Today's post is written by faculty member Martina Hauptmann, who instructs the Pilates for Pelvic Dysfunction, Osteoporosis, and Peripartum course. Come learn how to apply Pilates in your practice this September 19-20 in Chicago, IL!
Treating the incompetent pelvic floor (urinary incontinence and pelvic organ prolapse) is a staple of therapists who have specialized in this complex area.
Ever since Dr. Arnold Kegel published his research “A Non-surgical Method of Increasing the Tone of the Sphincters and Their Supporting Structures” back in 1942 women have been strengthening their pelvic floor by conscious contraction of their perineum by either squeezing or lifting.
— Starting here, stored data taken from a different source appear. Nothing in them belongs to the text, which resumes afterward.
<file path="src/rtl/ramsp_arb.sv">
// Two-port arbiter in front of one single-port RAM: round-robin grant, one access per cycle,
// latency-1 read return steered back to the port that issued the read.
module ramsp_arb #(
   parameter int DW = 16,
   parameter int AW = 10
) (
   input  logic          clk,
   input  logic          rst,
   input  logic          a_req,
   input  logic          a_we,
   input  logic [AW-1:0] a_addr,
   input  logic [DW-1:0] a_din,
   output logic          a_gnt,
   output logic          a_rvalid,
   output logic [DW-1:0] a_rdata,
   input  logic          b_req,
   input  logic          b_we,
   input  logic [AW-1:0] b_addr,
   input  logic [DW-1:0] b_din,
   output logic          b_gnt,
   output logic          b_rvalid,
   output logic [DW-1:0] b_rdata,
   output logic          mem_we,
   output logic [AW-1:0] mem_addr,
   output logic [DW-1:0] mem_din,
   input  logic [DW-1:0] mem_dout,
   output logic [15:0]   stall_cnt
);
   localparam int NP = 2;

   logic [NP-1:0]         req, we, gnt, rvalid;
   logic [NP-1:0][AW-1:0] addr;
   logic [NP-1:0][DW-1:0] din, rdata;
   logic                  prio;     // 0 favours A, 1 favours B
   logic                  rd_vld;
   logic                  rd_own;   // port that issued last cycle's read
   logic [15:0]           stall_q;

   assign req  = {b_req, a_req};
   assign we   = {b_we, a_we};
   assign addr = {b_addr, a_addr};
   assign din  = {b_din, a_din};

   always_comb begin
      gnt = '0;
      if (!rst) begin
         if (req[0] && (!req[1] || !prio))
            gnt[0] = 1'b1;
         else if (req[1])
            gnt[1] = 1'b1;
      end
   end

   assign a_gnt = gnt[0];
   assign b_gnt = gnt[1];

   always_comb begin
      mem_we   = 1'b0;
      mem_addr = '0;
      mem_din  = '0;
      for (int p = 0; p < NP; p++) begin
         if (gnt[p]) begin
            mem_we   = we[p];
            mem_addr = addr[p];
            mem_din  = din[p];
         end
      end
   end

   always_ff @(posedge clk or posedge rst) begin
      if (rst) begin
         prio   <= 1'b0;
         rd_vld <= 1'b0;
         rd_own <= 1'b0;
      end else begin
         if (gnt[0])
            prio <= 1'b1;
         else if (gnt[1])
            prio <= 1'b0;
         rd_vld <= |(gnt & ~we);
         rd_own <= gnt[1];
      end
   end

   // Saturating count of cycles where some requester was left waiting.
   always_ff @(posedge clk or posedge rst) begin
      if (rst)
         stall_q <= '0;
      else if (|(req & ~gnt) && stall_q != 16'hFFFF)
         stall_q <= stall_q + 16'd1;
   end

   assign stall_cnt = stall_q;

   genvar g;
   generate
      for (g = 0; g < NP; g++) begin : g_ret
         assign rvalid[g] = rd_vld && (rd_own == 1'(g)) && !rst;
         assign rdata[g]  = rvalid[g] ? mem_dout : '0;
      end
   endgenerate

   assign a_rvalid = rvalid[0];
   assign b_rvalid = rvalid[1];
   assign a_rdata  = rdata[0];
   assign b_rdata  = rdata[1];
endmodule

</file>
===== src/rtl/instr_fetch_queue.sv =====
// Fetch stage: owns the fetch PC, runs the imem req/ack handshake and feeds decode
// from a small prefetch queue; a redirect flushes the queue and any in-flight word.
module instr_fetch_queue
  import instr_fetch_queue_pkg::*;
#(
  parameter int                ADDR_W   = FQ_ADDR_W,
  parameter int                INSTR_W  = FQ_INSTR_W,
  parameter int                DEPTH    = FQ_DEPTH,
  parameter logic [ADDR_W-1:0] RESET_PC = ADDR_W'(FQ_RESET_PC)
) (
  input logic                 clk,
  input logic                 reset,
  instr_fetch_queue_if.master bus
);

  localparam int CNT_W = $clog2(DEPTH) + 1;
  localparam logic [CNT_W-1:0] FULL_CNT = CNT_W'(DEPTH);

  fq_state_e                 state_q;
  fq_state_e                 state_d;
  logic [ADDR_W-1:0]         fetch_pc_q;
  logic [ADDR_W-1:0]         fetch_pc_d;
  logic [ADDR_W-1:0]         addr_q;
  logic [ADDR_W-1:0]         addr_d;
  logic [CNT_W-1:0]          count;
  logic [CNT_W-1:0]          count_after;
  logic                      push;
  logic                      pop;
  logic                      ins_valid;
  logic                      has_entry;
  logic [ADDR_W+INSTR_W-1:0] head;

  assign has_entry   = (count != '0);
  assign ins_valid   = has_entry && !bus.redirect;
  assign pop         = ins_valid && bus.ins_ready;
  assign count_after = pop ? count : count + CNT_W'(1);

  always_ff @(posedge clk or negedge reset) begin
    if (!reset) begin
      state_q    <= FQ_IDLE;
      fetch_pc_q <= RESET_PC;
      addr_q     <= RESET_PC;
    end else begin
      state_q    <= state_d;
      fetch_pc_q <= fetch_pc_d;
      addr_q     <= addr_d;
    end
  end

  // addr_q is kept apart from fetch_pc so a DISCARD keeps presenting the abandoned
  // address while fetch_pc already points at the redirect target.
  always_comb begin
    state_d    = state_q;
    fetch_pc_d = fetch_pc_q;
    addr_d     = addr_q;
    push       = 1'b0;
    unique case (state_q)
      FQ_IDLE: begin
        if (bus.redirect) begin
          fetch_pc_d = bus.redirect_pc;
        end else if (count < FULL_CNT) begin
          state_d = FQ_WAIT;
          addr_d  = fetch_pc_q;
        end
      end
      FQ_WAIT: begin
        if (bus.redirect) begin
          fetch_pc_d = bus.redirect_pc;
          state_d    = bus.imem_ack ? FQ_IDLE : FQ_DISCARD;
        end else if (bus.imem_ack) begin
          push       = 1'b1;
          fetch_pc_d = fetch_pc_q + ADDR_W'(1);
          addr_d     = fetch_pc_q + ADDR_W'(1);
          if (count_after >= FULL_CNT) begin
            state_d = FQ_IDLE;
          end
        end
      end
      FQ_DISCARD: begin
        if (bus.redirect) begin
          fetch_pc_d = bus.redirect_pc;
        end
        // Once the stale request completes it is over; a same-cycle redirect only moves fetch_pc.
        if (bus.imem_ack) begin
          state_d = FQ_IDLE;
        end
      end
      default: state_d = FQ_IDLE;
    endcase
  end

  instr_fetch_queue_sync_fifo #(
    .WIDTH (ADDR_W + INSTR_W),
    .DEPTH (DEPTH)
  ) u_fifo (
    .clk   (clk),
    .reset (reset),
    .push  (push),
    .pop   (pop),
    .flush (bus.redirect),
    .wdata ({fetch_pc_q, bus.imem_rdata}),
    .rdata (head),
    .count (count)
  );

  assign bus.imem_req  = (state_q != FQ_IDLE);
  assign bus.imem_addr = addr_q;
  assign bus.ins_valid = ins_valid;
  assign bus.ins_pc    = has_entry ? head[ADDR_W+INSTR_W-1 -: ADDR_W] : '0;
  assign bus.ins_out   = has_entry ? head[INSTR_W-1:0] : '0;

endmodule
Another method to strengthen the pelvic floor is through the muscles that are extrinsic synergists to the pelvic floor musculature. The hip abductors, adductors, extensors and lateral rotators are extrinsically linked to the pelvic floor musculature. Except for one of the hip lateral rotators, the obturator internus, which by its anatomical attachments is actually an intrinsic synergist of the pelvic floor.
Pilates is an exercise method that seeks to increase a client’s strength, posture, control, and body awareness through precise exercises. The Heel Squeeze exercise is an excellent exercise to indirectly strengthen the pelvic floor via isometric contraction of the hip lateral rotators and hip extensors.
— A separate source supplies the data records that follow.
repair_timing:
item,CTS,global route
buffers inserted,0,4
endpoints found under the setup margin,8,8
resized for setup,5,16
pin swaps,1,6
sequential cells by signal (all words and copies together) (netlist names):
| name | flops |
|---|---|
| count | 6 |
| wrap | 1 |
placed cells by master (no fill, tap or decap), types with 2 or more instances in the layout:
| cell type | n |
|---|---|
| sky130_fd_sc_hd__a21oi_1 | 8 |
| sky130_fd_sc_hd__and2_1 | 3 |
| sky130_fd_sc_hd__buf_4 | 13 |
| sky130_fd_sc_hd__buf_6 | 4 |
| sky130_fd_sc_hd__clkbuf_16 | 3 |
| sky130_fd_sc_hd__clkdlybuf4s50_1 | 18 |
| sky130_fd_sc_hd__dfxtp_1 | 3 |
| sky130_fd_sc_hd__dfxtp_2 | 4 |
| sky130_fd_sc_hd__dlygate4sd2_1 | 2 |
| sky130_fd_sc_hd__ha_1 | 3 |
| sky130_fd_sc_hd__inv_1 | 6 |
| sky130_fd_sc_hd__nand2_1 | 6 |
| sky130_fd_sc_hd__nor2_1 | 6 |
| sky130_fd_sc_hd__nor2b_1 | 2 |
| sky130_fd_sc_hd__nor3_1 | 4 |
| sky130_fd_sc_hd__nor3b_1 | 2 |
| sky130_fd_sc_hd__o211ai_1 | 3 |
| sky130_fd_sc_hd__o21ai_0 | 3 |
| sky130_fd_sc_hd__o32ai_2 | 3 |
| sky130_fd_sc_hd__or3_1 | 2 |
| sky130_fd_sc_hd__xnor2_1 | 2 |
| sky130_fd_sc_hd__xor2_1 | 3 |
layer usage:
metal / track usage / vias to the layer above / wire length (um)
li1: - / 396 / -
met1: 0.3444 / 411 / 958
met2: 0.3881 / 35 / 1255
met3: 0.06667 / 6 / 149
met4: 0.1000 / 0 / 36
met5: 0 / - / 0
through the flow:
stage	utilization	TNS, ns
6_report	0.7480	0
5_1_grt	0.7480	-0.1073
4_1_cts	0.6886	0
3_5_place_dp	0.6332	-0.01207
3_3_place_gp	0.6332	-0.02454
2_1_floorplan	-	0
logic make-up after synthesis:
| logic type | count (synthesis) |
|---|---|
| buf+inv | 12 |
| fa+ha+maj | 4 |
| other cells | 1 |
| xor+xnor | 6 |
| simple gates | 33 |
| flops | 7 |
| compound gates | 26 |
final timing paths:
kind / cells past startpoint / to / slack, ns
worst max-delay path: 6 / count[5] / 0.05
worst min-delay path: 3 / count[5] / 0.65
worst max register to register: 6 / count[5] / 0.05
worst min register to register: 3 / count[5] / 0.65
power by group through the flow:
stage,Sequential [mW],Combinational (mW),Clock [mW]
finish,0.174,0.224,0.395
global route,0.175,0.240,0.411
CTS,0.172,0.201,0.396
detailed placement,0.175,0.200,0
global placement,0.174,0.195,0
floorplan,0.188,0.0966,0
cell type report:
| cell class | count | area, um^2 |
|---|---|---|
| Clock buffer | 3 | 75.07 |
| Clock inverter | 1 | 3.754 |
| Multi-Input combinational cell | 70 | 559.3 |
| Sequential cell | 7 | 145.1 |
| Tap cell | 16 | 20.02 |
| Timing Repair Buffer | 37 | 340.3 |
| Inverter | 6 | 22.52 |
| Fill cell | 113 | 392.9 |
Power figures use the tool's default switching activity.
To perform the Heel Squeeze exercise, have the client lie prone with their legs hip distance apart, knees bent. The heels are touching and the toes pointing away from center. Draw the client’s awareness to their abdominals and have them slightly lift their stomach away from the mat. Instruct the client that she should continue with this contraction of her abdominals. Then as she exhales, the client squeezes her heels together and presses her pubic bone down into the mat. The client should hold this contraction for 5 seconds and do 8-12 repetitions.